- [Task description] In the listing below, pick out lines with "part".

- Opening Delimiter -

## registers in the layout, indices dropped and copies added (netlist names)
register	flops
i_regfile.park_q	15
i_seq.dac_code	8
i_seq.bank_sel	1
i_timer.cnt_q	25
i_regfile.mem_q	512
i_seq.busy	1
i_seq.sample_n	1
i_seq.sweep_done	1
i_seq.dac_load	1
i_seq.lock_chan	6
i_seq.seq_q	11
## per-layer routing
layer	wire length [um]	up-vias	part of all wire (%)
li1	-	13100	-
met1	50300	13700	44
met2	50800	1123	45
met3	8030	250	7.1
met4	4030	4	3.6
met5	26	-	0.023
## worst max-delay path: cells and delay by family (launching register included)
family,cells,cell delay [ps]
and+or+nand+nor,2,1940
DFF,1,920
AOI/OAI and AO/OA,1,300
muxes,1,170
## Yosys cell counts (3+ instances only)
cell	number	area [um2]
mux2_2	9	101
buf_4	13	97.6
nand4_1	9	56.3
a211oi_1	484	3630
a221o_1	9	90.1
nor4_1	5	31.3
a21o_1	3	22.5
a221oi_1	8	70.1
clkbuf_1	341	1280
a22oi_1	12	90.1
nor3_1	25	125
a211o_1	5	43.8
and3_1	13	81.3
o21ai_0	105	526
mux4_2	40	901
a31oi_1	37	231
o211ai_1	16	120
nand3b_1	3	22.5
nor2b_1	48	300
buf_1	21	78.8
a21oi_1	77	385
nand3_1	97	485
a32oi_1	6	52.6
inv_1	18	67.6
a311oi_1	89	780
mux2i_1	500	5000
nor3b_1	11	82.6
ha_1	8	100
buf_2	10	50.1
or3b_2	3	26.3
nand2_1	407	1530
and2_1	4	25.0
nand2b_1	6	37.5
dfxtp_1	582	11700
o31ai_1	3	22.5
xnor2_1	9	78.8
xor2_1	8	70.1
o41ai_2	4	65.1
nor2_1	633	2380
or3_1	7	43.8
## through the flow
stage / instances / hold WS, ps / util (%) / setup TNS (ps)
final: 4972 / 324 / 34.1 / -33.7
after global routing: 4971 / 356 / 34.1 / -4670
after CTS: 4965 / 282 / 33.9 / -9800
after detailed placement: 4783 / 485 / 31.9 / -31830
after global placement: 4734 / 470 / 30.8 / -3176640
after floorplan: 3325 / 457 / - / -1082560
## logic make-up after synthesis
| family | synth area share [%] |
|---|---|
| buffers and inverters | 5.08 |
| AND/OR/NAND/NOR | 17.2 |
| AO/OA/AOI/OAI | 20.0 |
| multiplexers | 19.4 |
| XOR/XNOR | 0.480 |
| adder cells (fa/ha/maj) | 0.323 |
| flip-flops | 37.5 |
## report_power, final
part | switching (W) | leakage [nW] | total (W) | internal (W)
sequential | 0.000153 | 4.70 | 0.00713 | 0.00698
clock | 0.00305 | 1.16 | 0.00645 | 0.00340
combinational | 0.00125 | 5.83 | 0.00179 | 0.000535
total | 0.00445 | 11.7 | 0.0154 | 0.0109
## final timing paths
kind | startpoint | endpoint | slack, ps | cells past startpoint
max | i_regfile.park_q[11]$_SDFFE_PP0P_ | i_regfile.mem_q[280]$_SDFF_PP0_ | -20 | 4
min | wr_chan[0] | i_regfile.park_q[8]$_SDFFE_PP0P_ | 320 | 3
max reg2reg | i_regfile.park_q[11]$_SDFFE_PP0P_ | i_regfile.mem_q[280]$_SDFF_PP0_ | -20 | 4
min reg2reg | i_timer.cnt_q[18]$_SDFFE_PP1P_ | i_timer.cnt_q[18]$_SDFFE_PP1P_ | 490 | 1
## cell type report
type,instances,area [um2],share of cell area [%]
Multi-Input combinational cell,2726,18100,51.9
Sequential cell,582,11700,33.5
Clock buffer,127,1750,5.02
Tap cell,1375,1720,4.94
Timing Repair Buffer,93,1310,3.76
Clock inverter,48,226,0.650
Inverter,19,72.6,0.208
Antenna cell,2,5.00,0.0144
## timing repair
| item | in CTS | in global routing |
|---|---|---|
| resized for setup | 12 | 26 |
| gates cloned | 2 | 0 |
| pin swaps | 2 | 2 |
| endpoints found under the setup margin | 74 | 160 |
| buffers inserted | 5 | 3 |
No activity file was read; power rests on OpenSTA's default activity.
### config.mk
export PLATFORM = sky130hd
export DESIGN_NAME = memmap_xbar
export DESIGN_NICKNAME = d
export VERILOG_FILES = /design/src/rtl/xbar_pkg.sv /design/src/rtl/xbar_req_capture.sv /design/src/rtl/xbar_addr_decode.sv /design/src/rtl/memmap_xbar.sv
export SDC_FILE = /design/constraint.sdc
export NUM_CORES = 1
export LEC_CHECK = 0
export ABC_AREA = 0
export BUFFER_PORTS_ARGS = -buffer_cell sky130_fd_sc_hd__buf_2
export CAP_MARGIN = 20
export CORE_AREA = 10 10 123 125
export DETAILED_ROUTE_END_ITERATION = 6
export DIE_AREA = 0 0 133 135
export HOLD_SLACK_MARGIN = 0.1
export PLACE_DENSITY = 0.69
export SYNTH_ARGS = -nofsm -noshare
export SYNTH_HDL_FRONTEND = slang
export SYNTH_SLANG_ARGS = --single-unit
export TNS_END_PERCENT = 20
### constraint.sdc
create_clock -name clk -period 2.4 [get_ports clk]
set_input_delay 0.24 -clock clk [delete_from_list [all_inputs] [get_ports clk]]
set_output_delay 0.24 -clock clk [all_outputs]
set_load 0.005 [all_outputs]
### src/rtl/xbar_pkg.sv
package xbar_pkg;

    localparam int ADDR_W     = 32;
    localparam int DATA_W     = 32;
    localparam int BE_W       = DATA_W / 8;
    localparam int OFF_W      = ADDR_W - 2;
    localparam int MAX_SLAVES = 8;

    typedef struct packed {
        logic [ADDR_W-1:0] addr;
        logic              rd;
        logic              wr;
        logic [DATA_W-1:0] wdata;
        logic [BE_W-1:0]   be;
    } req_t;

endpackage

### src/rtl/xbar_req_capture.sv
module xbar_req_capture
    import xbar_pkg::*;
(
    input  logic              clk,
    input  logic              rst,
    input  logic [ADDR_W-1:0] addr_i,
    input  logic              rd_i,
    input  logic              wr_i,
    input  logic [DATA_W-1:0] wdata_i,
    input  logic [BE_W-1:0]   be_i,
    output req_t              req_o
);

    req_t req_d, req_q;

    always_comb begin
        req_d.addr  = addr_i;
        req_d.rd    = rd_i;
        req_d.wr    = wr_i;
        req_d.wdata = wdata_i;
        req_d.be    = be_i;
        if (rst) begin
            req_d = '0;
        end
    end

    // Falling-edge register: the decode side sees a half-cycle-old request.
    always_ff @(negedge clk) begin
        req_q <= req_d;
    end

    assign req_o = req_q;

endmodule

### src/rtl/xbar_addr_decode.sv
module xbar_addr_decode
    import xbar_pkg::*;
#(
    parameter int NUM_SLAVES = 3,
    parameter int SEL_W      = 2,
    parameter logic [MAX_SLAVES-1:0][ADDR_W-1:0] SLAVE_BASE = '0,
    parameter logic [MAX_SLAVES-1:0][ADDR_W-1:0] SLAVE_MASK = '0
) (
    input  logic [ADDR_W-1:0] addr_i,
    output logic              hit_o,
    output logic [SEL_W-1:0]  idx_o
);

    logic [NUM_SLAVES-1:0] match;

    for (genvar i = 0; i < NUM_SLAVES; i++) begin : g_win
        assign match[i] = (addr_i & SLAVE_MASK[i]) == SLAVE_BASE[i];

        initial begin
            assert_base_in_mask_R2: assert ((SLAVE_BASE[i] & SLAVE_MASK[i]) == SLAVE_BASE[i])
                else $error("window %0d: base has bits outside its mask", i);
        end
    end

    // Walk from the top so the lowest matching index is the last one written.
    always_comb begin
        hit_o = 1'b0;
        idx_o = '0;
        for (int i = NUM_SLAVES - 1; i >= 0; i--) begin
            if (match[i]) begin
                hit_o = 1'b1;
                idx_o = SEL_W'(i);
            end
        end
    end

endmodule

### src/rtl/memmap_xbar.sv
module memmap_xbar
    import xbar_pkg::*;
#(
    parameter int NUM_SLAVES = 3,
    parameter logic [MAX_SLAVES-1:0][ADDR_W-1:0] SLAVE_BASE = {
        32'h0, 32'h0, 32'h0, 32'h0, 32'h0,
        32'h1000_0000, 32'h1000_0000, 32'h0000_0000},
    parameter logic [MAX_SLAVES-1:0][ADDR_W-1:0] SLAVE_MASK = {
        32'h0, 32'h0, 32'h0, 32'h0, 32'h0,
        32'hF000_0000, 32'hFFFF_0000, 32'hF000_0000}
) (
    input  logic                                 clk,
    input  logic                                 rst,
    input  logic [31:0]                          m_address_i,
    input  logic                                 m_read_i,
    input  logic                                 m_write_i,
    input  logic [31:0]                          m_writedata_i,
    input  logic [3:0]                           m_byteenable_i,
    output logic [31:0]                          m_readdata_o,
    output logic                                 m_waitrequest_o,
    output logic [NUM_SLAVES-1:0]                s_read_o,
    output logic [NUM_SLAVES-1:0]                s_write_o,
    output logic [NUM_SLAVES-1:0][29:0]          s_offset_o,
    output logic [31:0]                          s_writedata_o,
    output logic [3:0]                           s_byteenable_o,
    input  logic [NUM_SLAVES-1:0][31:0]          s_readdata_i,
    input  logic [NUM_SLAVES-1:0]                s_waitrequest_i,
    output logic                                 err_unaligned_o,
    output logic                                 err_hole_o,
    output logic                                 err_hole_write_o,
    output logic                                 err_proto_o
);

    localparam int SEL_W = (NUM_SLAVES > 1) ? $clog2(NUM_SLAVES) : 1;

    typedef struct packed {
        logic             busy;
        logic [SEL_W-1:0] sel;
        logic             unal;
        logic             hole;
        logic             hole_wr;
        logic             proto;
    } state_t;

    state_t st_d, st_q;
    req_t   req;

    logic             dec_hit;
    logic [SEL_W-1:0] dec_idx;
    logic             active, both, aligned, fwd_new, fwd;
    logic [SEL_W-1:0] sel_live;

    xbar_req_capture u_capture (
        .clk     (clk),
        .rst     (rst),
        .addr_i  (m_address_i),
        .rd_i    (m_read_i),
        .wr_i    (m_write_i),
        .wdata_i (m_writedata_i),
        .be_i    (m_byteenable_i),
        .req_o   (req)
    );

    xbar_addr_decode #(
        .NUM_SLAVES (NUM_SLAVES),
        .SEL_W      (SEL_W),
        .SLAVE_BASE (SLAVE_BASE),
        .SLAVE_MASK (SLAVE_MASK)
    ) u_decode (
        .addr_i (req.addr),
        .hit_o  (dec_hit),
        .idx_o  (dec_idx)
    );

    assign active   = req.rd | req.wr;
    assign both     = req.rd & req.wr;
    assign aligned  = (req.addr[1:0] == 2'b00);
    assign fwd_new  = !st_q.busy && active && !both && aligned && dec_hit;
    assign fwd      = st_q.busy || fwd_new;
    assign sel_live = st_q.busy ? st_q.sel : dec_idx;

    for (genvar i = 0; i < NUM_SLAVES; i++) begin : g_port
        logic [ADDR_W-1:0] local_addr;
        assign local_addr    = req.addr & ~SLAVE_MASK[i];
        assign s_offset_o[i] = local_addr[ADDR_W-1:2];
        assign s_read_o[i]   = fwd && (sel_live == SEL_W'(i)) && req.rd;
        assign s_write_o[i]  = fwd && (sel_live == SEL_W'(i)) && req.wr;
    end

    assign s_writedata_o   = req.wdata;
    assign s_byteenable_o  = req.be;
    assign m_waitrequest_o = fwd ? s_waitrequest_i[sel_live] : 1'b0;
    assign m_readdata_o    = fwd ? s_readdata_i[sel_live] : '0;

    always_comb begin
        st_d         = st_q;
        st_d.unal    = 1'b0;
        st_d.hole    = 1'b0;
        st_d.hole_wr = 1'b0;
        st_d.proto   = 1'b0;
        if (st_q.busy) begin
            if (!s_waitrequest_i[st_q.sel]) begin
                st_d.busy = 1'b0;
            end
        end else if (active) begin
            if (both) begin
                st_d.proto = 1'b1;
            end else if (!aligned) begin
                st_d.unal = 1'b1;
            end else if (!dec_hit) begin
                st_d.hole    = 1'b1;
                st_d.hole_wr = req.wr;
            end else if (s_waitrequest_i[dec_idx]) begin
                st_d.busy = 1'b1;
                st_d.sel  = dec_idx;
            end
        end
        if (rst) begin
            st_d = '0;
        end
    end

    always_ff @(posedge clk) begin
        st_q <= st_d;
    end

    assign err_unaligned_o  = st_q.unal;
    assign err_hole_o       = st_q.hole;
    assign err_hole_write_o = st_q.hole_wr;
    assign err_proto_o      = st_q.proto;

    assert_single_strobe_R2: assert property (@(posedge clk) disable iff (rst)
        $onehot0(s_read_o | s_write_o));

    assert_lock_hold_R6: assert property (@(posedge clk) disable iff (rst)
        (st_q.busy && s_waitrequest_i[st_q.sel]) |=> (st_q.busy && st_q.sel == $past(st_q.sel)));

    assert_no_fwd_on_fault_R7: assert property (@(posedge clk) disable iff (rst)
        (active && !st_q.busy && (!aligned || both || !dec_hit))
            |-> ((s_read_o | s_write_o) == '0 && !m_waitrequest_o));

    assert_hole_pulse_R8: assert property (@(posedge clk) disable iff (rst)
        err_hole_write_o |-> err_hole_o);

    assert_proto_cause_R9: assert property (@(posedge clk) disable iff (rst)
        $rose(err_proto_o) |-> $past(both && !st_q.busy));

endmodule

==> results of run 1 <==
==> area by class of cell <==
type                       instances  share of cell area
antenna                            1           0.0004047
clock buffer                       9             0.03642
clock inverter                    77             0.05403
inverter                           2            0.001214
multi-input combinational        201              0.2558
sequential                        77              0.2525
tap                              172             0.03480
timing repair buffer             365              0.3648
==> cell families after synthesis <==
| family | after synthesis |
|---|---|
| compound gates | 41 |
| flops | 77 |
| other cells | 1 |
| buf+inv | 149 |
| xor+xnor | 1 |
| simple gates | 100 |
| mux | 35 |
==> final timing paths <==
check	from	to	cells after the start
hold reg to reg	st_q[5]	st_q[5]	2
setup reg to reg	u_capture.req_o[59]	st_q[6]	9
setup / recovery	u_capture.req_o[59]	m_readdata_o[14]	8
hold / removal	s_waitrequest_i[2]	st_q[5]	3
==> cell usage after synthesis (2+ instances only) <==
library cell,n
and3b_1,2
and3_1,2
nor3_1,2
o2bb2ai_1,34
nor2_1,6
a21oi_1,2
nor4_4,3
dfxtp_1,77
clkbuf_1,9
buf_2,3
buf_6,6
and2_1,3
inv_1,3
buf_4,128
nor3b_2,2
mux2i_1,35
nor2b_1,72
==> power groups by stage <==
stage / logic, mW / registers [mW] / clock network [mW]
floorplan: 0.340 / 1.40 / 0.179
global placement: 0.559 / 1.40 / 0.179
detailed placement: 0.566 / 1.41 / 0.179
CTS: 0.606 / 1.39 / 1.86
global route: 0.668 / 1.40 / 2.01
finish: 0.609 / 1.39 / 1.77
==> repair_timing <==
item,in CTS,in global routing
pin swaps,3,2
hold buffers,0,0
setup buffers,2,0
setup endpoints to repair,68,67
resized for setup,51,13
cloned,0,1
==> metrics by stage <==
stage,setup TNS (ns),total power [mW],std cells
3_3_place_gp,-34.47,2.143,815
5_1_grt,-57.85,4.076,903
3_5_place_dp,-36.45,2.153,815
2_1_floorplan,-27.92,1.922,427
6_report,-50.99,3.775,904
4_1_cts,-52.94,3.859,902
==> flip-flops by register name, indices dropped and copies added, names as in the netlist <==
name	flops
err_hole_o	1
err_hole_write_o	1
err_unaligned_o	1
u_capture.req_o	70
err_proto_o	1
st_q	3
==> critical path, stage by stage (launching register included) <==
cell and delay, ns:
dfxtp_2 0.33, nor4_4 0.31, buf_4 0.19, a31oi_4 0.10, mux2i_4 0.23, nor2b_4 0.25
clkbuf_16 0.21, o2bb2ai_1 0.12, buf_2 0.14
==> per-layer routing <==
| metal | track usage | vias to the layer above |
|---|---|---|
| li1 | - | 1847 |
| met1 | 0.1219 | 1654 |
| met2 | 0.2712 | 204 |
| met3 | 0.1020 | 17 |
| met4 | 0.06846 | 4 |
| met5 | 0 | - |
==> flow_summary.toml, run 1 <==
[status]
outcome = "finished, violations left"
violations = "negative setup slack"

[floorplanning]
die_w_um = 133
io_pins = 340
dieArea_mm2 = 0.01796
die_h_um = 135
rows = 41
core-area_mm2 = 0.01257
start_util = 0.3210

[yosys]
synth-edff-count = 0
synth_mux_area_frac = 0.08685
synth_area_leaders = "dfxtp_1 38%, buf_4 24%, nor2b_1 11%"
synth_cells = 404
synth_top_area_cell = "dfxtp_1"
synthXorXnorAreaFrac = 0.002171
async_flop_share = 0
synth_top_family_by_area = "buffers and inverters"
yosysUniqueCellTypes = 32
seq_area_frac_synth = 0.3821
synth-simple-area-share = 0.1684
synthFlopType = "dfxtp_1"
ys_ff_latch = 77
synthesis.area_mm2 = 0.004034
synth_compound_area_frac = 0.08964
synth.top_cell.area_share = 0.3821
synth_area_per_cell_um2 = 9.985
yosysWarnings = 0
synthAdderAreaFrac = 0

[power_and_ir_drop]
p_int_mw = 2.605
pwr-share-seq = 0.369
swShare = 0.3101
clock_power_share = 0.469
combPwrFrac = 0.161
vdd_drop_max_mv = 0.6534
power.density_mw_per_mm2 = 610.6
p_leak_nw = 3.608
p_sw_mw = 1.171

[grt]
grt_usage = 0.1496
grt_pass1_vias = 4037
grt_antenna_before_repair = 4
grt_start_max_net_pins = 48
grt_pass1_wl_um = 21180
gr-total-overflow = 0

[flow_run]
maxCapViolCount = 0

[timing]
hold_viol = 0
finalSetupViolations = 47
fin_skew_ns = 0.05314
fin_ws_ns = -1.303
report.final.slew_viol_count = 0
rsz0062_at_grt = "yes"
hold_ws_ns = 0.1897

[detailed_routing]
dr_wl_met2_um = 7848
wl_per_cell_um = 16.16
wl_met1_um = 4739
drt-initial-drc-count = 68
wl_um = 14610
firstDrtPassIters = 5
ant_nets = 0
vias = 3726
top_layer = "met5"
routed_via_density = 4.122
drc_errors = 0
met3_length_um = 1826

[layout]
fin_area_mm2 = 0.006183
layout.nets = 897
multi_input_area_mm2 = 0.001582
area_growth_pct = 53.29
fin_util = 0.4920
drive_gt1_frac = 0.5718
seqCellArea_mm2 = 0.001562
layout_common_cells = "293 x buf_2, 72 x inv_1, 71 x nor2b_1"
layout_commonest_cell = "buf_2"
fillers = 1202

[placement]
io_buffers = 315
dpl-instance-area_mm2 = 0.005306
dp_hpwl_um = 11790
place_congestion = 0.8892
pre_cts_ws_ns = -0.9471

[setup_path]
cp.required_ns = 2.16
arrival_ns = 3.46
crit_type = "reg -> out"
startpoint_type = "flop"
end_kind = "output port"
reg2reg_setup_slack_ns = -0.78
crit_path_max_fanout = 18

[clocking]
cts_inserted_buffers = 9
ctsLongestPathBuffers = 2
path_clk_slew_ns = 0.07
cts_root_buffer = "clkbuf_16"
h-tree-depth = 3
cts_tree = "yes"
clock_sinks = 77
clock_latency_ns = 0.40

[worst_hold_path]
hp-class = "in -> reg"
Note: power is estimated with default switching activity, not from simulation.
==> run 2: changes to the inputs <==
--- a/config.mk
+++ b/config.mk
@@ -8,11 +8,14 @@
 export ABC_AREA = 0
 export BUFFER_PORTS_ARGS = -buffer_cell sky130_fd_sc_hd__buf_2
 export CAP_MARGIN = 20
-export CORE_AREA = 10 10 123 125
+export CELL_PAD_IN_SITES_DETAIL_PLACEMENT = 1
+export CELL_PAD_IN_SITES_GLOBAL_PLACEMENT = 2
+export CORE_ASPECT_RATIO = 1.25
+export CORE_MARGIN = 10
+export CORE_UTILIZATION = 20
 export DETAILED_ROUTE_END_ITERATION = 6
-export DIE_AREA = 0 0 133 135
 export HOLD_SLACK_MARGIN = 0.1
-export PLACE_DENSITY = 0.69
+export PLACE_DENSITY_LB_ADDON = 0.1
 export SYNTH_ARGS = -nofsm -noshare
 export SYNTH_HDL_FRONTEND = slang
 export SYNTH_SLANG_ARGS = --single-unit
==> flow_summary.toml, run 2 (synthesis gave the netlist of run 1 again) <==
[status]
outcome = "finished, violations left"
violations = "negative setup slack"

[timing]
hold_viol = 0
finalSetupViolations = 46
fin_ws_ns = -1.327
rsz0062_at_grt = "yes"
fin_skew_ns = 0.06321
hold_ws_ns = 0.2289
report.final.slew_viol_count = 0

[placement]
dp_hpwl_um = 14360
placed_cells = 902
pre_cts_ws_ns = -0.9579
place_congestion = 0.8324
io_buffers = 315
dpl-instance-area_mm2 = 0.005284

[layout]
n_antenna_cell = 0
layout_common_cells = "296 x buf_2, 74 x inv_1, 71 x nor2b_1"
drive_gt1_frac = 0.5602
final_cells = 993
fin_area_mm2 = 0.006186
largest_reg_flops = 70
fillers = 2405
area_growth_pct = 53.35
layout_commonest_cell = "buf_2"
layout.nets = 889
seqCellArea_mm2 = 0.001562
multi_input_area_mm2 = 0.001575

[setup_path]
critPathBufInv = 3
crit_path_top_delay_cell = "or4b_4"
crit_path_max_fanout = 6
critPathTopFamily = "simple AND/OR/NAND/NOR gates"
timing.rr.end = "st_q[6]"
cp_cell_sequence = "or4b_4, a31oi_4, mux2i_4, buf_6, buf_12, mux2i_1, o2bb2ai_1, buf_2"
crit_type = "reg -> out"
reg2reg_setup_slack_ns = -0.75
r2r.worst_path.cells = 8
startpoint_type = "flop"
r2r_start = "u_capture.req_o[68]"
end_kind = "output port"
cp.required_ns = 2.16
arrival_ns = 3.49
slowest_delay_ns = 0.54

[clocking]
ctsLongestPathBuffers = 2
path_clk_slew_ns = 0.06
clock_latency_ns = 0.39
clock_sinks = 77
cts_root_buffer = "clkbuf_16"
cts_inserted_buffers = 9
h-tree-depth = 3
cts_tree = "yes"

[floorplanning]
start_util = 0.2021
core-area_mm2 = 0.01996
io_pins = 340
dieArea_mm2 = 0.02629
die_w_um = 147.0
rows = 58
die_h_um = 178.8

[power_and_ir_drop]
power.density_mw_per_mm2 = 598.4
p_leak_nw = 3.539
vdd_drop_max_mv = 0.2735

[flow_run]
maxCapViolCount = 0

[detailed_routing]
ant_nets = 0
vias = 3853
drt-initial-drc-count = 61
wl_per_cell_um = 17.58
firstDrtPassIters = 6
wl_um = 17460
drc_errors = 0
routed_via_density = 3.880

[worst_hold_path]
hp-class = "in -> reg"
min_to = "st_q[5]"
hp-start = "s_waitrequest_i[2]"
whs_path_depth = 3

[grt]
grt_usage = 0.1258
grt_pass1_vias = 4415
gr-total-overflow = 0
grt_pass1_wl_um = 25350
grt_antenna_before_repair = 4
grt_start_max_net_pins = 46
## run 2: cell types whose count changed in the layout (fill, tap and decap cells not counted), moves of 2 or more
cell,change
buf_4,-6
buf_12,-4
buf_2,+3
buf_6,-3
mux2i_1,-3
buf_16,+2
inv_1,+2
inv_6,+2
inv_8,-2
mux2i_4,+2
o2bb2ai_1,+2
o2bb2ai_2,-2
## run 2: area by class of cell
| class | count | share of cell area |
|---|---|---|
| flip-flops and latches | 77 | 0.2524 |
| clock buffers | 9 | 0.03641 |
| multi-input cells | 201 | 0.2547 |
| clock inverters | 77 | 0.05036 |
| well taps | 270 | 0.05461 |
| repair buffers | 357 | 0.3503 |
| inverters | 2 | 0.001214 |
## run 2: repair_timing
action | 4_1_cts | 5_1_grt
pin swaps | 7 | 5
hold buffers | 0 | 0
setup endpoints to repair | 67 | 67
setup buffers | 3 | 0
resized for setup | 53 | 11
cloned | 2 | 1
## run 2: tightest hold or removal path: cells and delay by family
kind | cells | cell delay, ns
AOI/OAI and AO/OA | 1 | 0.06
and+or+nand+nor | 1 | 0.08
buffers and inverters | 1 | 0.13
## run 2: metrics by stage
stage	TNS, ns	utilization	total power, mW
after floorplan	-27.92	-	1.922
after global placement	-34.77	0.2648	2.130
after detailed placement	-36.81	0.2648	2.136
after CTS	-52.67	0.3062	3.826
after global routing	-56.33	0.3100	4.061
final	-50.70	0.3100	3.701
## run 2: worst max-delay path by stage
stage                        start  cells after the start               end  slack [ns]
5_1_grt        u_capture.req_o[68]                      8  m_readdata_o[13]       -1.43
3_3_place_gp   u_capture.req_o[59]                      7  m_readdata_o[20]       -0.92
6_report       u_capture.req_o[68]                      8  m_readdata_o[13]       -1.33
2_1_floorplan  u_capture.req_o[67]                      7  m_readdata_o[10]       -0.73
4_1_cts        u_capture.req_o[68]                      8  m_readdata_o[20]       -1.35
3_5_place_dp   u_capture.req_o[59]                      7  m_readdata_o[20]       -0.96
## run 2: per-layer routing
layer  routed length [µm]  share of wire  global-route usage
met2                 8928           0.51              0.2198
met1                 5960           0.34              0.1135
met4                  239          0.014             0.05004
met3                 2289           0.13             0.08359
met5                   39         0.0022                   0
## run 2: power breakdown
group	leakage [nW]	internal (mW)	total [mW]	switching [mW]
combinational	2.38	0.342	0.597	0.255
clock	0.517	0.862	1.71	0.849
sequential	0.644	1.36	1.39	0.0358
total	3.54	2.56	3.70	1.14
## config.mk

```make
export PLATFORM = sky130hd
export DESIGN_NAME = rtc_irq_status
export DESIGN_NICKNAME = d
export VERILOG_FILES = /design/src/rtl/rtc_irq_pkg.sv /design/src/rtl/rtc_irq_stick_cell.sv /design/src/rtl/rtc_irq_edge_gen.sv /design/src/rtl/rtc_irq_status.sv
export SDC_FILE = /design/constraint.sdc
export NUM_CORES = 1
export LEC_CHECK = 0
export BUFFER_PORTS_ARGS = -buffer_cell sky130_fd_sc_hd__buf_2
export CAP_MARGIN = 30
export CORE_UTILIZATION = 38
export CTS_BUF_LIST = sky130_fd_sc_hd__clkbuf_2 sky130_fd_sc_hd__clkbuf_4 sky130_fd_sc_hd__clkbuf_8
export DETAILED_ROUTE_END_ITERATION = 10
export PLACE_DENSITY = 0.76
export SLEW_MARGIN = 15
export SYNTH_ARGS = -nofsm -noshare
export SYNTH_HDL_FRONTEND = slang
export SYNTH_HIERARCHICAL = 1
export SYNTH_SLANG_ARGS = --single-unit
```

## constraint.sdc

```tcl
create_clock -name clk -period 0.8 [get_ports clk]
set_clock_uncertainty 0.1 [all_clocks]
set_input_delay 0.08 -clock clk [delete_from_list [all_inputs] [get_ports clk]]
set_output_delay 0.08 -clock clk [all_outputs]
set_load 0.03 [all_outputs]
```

- Closing Delimiter -

- [Result]
layer	wire length [um]	up-vias	part of all wire (%)
part | switching (W) | leakage [nW] | total (W) | internal (W)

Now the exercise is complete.